Groundwater monitoring results on the southern portion of this site indicate that natural attenuation default criteria continue to be exceeded. Plans to modify the monitoring network on the southern portion of the site in order to collect additional data to support the development of a remedial plan were specified in a letter to FDEP, dated October 17, 2014. The well installation and abandonment program was implemented in October 2014, and documentation was reported in the next semi-annual RAP implementation status report, submitted on January 8, 2015. FDEP approved the plan to expand the bio-sparging operations in the southern portion of the site, and additional sparge points were installed and connected to the operating system in the first quarter of 2016.

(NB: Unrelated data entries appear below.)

`config.mk`:
```
export PLATFORM = sky130hd
export DESIGN_NAME = instr_dcd_burst
export DESIGN_NICKNAME = d
export VERILOG_FILES = /design/src/rtl/instr_dcd_burst.sv
export SDC_FILE = /design/constraint.sdc
export NUM_CORES = 1
export LEC_CHECK = 0
export CAP_MARGIN = 20
export CELL_PAD_IN_SITES_DETAIL_PLACEMENT = 1
export CELL_PAD_IN_SITES_GLOBAL_PLACEMENT = 2
export CORE_MARGIN = 10
export CORE_UTILIZATION = 26
export CTS_BUF_LIST = sky130_fd_sc_hd__clkbuf_2 sky130_fd_sc_hd__clkbuf_4 sky130_fd_sc_hd__clkbuf_8
export CTS_CLUSTER_DIAMETER = 120
export DETAILED_ROUTE_END_ITERATION = 12
export PLACE_DENSITY = 0.78
export SLEW_MARGIN = 20
export SYNTH_ARGS = -nofsm -noshare
export SYNTH_HDL_FRONTEND = slang
export SYNTH_SLANG_ARGS = --single-unit
```
`constraint.sdc`:
```
create_clock -name clk -period 1.6 [get_ports clk]
set_input_delay 0.16 -clock clk [delete_from_list [all_inputs] [get_ports clk]]
set_output_delay 0.16 -clock clk [all_outputs]
set_load 0.005 [all_outputs]
```
`src/rtl/instr_dcd_burst.sv`:
```
// instr_dcd_burst
//   Decodes an SPI-style register access protocol. The first byte of each
//   frame is an instruction (bit7 write/read, bit6 burst/single, low ADDR_W
//   bits start address). The bytes that follow are data bytes. Each data
//   byte becomes a one-cycle register write strobe (write mode) or triggers
//   the read prefetch for the next byte to be shifted out (read mode).
//
// Ports
//   clk, rst        : rising-edge clock, synchronous active-high reset
//   cs_n            : frame select (high = idle), synchronous to clk
//   byte_sync       : one-cycle pulse, data_in holds a complete byte
//   data_in         : received byte
//   data_out        : last value read from the register file
//   read / write    : one-cycle register strobes, never high together
//   addr            : register address, valid with read/write
//   data_read       : register read data, combinational from addr
//   data_write      : register write data, valid with write
//   err             : sticky frame error (address out of range)
//   busy            : high while the frame is past its instruction byte
module instr_dcd_burst #(
  parameter int ADDR_W    = 6,
  parameter int REG_COUNT = 64
) (
  input  logic              clk,
  input  logic              rst,
  input  logic              cs_n,
  input  logic              byte_sync,
  input  logic [7:0]        data_in,
  output logic [7:0]        data_out,
  output logic              read,
  output logic              write,
  output logic [ADDR_W-1:0] addr,
  input  logic [7:0]        data_read,
  output logic [7:0]        data_write,
  output logic              err,
  output logic              busy
);

  typedef enum logic [1:0] {
    S_INSTR = 2'd0,
    S_DATA  = 2'd1,
    S_DONE  = 2'd2
  } state_t;

  // Highest implemented address, one bit wider than the address so that
  // REG_COUNT == 2**ADDR_W is representable.
  localparam logic [ADDR_W:0] LAST = (ADDR_W + 1)'(REG_COUNT - 1);

  function automatic logic in_range(input logic [ADDR_W-1:0] a);
    return ({1'b0, a} <= LAST);
  endfunction

  // Auto-increment with wrap at the last implemented register.
  function automatic logic [ADDR_W-1:0] next_addr(input logic [ADDR_W-1:0] a);
    if ({1'b0, a} == LAST) return '0;
    else                   return a + ADDR_W'(1);
  endfunction

  state_t            state_q, state_d;
  logic              wr_mode_q, wr_mode_d;
  logic              burst_q, burst_d;
  // In write mode ptr points at the next register to write; in read mode it
  // points at the register most recently read.
  logic [ADDR_W-1:0] ptr_q, ptr_d;
  logic [ADDR_W-1:0] addr_q, addr_d;
  logic              read_q, read_d;
  logic              write_q, write_d;
  logic [7:0]        dwr_q, dwr_d;
  logic [7:0]        dout_q, dout_d;
  logic              err_q, err_d;
  logic              cs_n_q;
  logic [ADDR_W-1:0] instr_addr;

  assign instr_addr = data_in[ADDR_W-1:0];

  always_comb begin
    state_d   = state_q;
    wr_mode_d = wr_mode_q;
    burst_d   = burst_q;
    ptr_d     = ptr_q;
    addr_d    = addr_q;
    read_d    = 1'b0;
    write_d   = 1'b0;
    dwr_d     = dwr_q;
    err_d     = err_q;
    // Read data is captured the cycle after the strobe, whatever happens to
    // the frame in the meantime.
    dout_d    = read_q ? data_read : dout_q;

    // First cycle of a new frame clears the sticky error.
    if (cs_n_q && !cs_n) err_d = 1'b0;

    if (cs_n) begin
      state_d = S_INSTR;
    end else if (byte_sync) begin
      unique case (state_q)
        S_INSTR: begin
          wr_mode_d = data_in[7];
          burst_d   = data_in[6];
          ptr_d     = instr_addr;
          if (!in_range(instr_addr)) begin
            err_d   = 1'b1;
            state_d = S_DONE;
          end else begin
            state_d = S_DATA;
            // Read mode prefetches the first register immediately so the
            // byte is ready before the first data byte is shifted out.
            if (!data_in[7]) begin
              read_d = 1'b1;
              addr_d = instr_addr;
            end
          end
        end
        S_DATA: begin
          if (wr_mode_q) begin
            write_d = 1'b1;
            addr_d  = ptr_q;
            dwr_d   = data_in;
            if (burst_q) ptr_d = next_addr(ptr_q);
          end else if (burst_q) begin
            read_d = 1'b1;
            addr_d = next_addr(ptr_q);
            ptr_d  = next_addr(ptr_q);
          end
          state_d = burst_q ? S_DATA : S_DONE;
        end
        S_DONE: begin
          state_d = S_DONE;
        end
        default: begin
          state_d = S_INSTR;
        end
      endcase
    end
  end

  always_ff @(posedge clk) begin
    if (rst) begin
      state_q   <= S_INSTR;
      wr_mode_q <= 1'b0;
      burst_q   <= 1'b0;
      ptr_q     <= '0;
      addr_q    <= '0;
      read_q    <= 1'b0;
      write_q   <= 1'b0;
      dwr_q     <= 8'h00;
      dout_q    <= 8'h00;
      err_q     <= 1'b0;
      cs_n_q    <= 1'b1;
    end else begin
      state_q   <= state_d;
      wr_mode_q <= wr_mode_d;
      burst_q   <= burst_d;
      ptr_q     <= ptr_d;
      addr_q    <= addr_d;
      read_q    <= read_d;
      write_q   <= write_d;
      dwr_q     <= dwr_d;
      dout_q    <= dout_d;
      err_q     <= err_d;
      cs_n_q    <= cs_n;
    end
  end

  assign data_out   = dout_q;
  assign read       = read_q;
  assign write      = write_q;
  assign addr       = addr_q;
  assign data_write = dwr_q;
  assign err        = err_q;
  assign busy       = (state_q != S_INSTR);

endmodule

```
==> out/qor.yml <==
ys_async_sr_fraction: 0
ctsHoldBuffers: 0
ys_ff_latch: 34
core-area_um2: 5956
die_y_um: 98.76
setup_viol: 0
clock-sinks: 34
critPathMaxFanout: 12
power_density_nw_per_um2: 781.2
p_leak_nw: 0.9022
peakVddDrop_v: 0.0003697
cts.clk_slew.worst_paths_ps: 80
layout_setup_ws_ps: 48.58
p_sw_w: 0.0004910
cts_htree_levels: 2
viasPerCell: 4.776
pin_count: 46
finalSetupTns_ps: 0
grt_overflow: 0
first_iter_violations: 57
cts_setup_buffers: 0
finalCritPeriodShare: 0.9696
cts_buffers: 5
status: "completed"
finalNetCount: 271
yosys.area.top_type: "dfxtp_1"
slew_viol_final: 0
fp-row-count: 28
num_vias: 1557
ys_seq_area_frac: 0.4220
synth.top_cells.by_count: "dfxtp_1 (34), nor2_1 (26), mux2i_1 (18), nand2_1 (12), a21oi_1 (9)"
grt_first_pass_wirelength_um: 8562
fin_skew_ps: 8.065
synth-edff-count: 0
power_w: 0.001988
grt_max_degree: 14
die-width_um: 98.76
drc: 0
cts_tree: "done"
pwr-share-seq: 0.450
die_area_um2: 9754
finalHoldViolations: 0
rsz0062_at_grt: "yes"
final_cell_area_um2: 2545
yosys.cell_types.count: 49
pwr-share-comb: 0.153
synth_top_area_frac: 0.4220
required_ps: 1770
drt_pass1_iterations: 6
place.gp.congestion: 0.8104
netlist_instances: 183
critPathLaunchType: "flop"
switching_share: 0.2470
worstSetupEndpointType: "flop"
ys.flop_type: "dfxtp_1"
portBuffers: 44
wl_um: 5327
drive_above_1_share: 0.2390
ctsLongestPathBuffers: 2
p_int_w: 0.001497
antenna_found_initial: 0
start_util: 0.2708
place_area_um2: 2322
area_growth_pct: 57.80
clockPowerShare: 0.397
yosysMostFrequentCell: "dfxtp_1"
cts_root_buffer: "clkbuf_8"
wl_per_cell_um: 16.34
synth_area_um2: 1613
grt_pass1_vias: 1669
diodes: 0
ys_top_cells_by_area: "dfxtp_1 (42%), mux2i_1 (11%), nor2_1 (6.1%), a21oi_1 (2.8%), nand2_1 (2.8%)"
worstSkewPairLatency_ps: 290
ys_warn_count: 0
worstSetupPathType: "reg2reg"
postRouteAntennaNets: 0
grt_usage: 0.1078
maxCapViolCount: 0
synth_nets: 204
min_path_type: "reg2reg"
fmax_ghz: 0.6446
fin_crit_ps: 1551
arrival_ps: 1720
syn_avg_cell_area_um2: 8.813
final_util: 0.4273
hpwlAfterDp_um: 4073
dp_slack_ps: -201.8
area by class of cell:
cell class / count / area [um2]
Inverter: 3 / 11.26
Fill cell: 695 / 3411
Multi-Input combinational cell: 131 / 949.7
Tap cell: 75 / 93.84
Timing Repair Buffer: 75 / 693.2
Clock inverter: 3 / 40.04
Clock buffer: 5 / 68.82
Sequential cell: 34 / 688.2
critical path, stage by stage (launching register included):
cell,delay [ps]
dfxtp_1,320
buf_4,170
and2b_2,230
buf_4,180
and2_1,160
o21ai_0,260
a21oi_1,110
power groups by stage:
stage | clock network, W | registers [W] | logic [W]
floorplan | 0 | 0.000908 | 0.000124
global placement | 0 | 0.000911 | 0.000277
detailed placement | 0 | 0.000911 | 0.000281
CTS | 0.000811 | 0.000892 | 0.000285
global route | 0.000851 | 0.000898 | 0.000334
finish | 0.000789 | 0.000895 | 0.000304
logic make-up after synthesis:
group | after synthesis | synth area share
and+or+nand+nor | 76 | 0.2459
buffers and inverters | 18 | 0.05042
xor gates and xnor gates | 2 | 0.01086
DFF | 34 | 0.4220
other | 1 | 0.002325
muxes | 19 | 0.1187
AOI/OAI and AO/OA | 32 | 0.1420
adders and majority gates | 1 | 0.007757
timing repair:
action | CTS | global route
endpoints found under the setup margin | 5 | 7
gates resized for setup | 5 | 21
hold endpoints to repair | 0 | 0
pin swaps | 0 | 2
routing by layer:
| metal | part of all wire | up-vias | track usage |
|---|---|---|---|
| met5 | 0 | - | 0 |
| met4 | 0.0068 | 0 | 0.03308 |
| met3 | 0.085 | 4 | 0.04888 |
| met2 | 0.47 | 38 | 0.1728 |
| met1 | 0.44 | 743 | 0.1253 |
| li1 | - | 772 | - |
stage by stage:
| step | std cells | hold slack (ps) |
|---|---|---|
| floorplan | 183 | 236.7 |
| global placement | 318 | 445.3 |
| detailed placement | 318 | 452.8 |
| CTS | 326 | 462.8 |
| global route | 326 | 481.5 |
| finish | 326 | 462.5 |
cells in the final DEF (no fill, tap or decap), types with 2 or more instances in the layout:
cell type        instances
buf_4                   28
clkdlybuf4s50_1         43
o21ai_0                  5
and3_1                   2
a2111oi_4                2
nand2_1                 11
nor3_1                   5
nand2b_1                 3
mux2i_1                 18
buf_6                    2
dfxtp_2                  3
nor2_1                  26
nand2_2                  2
a21oi_2                  2
nor4b_1                  2
nor2b_1                  6
dfxtp_1                 30
and2_1                   3
clkbuf_8                 5
inv_1                    3
nand3_1                  3
a21oi_1                  8
a211o_1                  2
clkinv_2                 2
state kept, by name, summed over array words and instances (netlist names):
register / cells
data_out: 8
wr_mode_q: 1
addr: 6
data_write: 8
ptr_q: 6
write: 1
burst_q: 1
read: 1
state_q: 2
path summary, 6_finish.rpt:
path | slack, ps | depth (start not counted) | end | start
setup reg to reg | 50 | 6 | ptr_q[4] | state_q[0]
setup / recovery | 50 | 6 | ptr_q[4] | state_q[0]
hold / removal | 460 | 2 | addr[1] | addr[1]
hold reg to reg | 460 | 2 | addr[1] | addr[1]
Power figures use the tool's default switching activity.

Although specific remedial actions for the site have not yet been identified, we estimate that future remediation costs for the subsurface soils and groundwater at the site should not exceed $425,000, which includes an estimate of $100,000 to implement additional actions, such as institutional controls, at the site.
FDEP previously indicated that we could also be required to remediate sediments along the shoreline of Lake Shipp, immediately west of the site. Based on studies performed to date, and our recent meeting with FDEP, we believe that corrective measures for lake sediments are not warranted and will not be required by FDEP. Therefore, we have not recorded a liability for sediment remediation.
Salisbury, Maryland
We have substantially completed remediation of a site in Salisbury, Maryland, where it was determined that a former MGP caused localized groundwater contamination. In February 2002, the MDE granted permission to permanently decommission the systems used for remediation and to discontinue all on-site and off-site well monitoring, except for one well, which is being maintained for periodic product monitoring and recovery. As directed by MDE, additional measures were performed and this last remaining well was redeveloped in September 2016. Depending on future observations, additional testing may be required. We anticipate that the remaining costs for maintaining and monitoring this one remaining well will not exceed $5,000 annually. We cannot predict at this time when the MDE will grant permission to permanently decommission this well.
Seaford, Delaware
In a letter dated December 5, 2013, DNREC notified us that it would be conducting a facility evaluation of a former MGP site in Seaford, Delaware. In a report issued in January 2015, DNREC provided the evaluation, which found several compounds within the groundwater and soil that require further investigation. On September 17, 2015, DNREC approved our application to enter this site into the voluntary cleanup program. A remedial investigation was conducted in December 2015, and the resulting remedial investigation report was submitted to DNREC in May 2016. Based on findings from the remedial investigation, DNREC requested additional investigative work be performed prior to approval of potential remedial actions. We anticipate completing this additional investigative work by the end of the second quarter of 2017. We estimate the cost of potential remedial actions, based on the findings of the DNREC report, to be between $273,000 and $465,000.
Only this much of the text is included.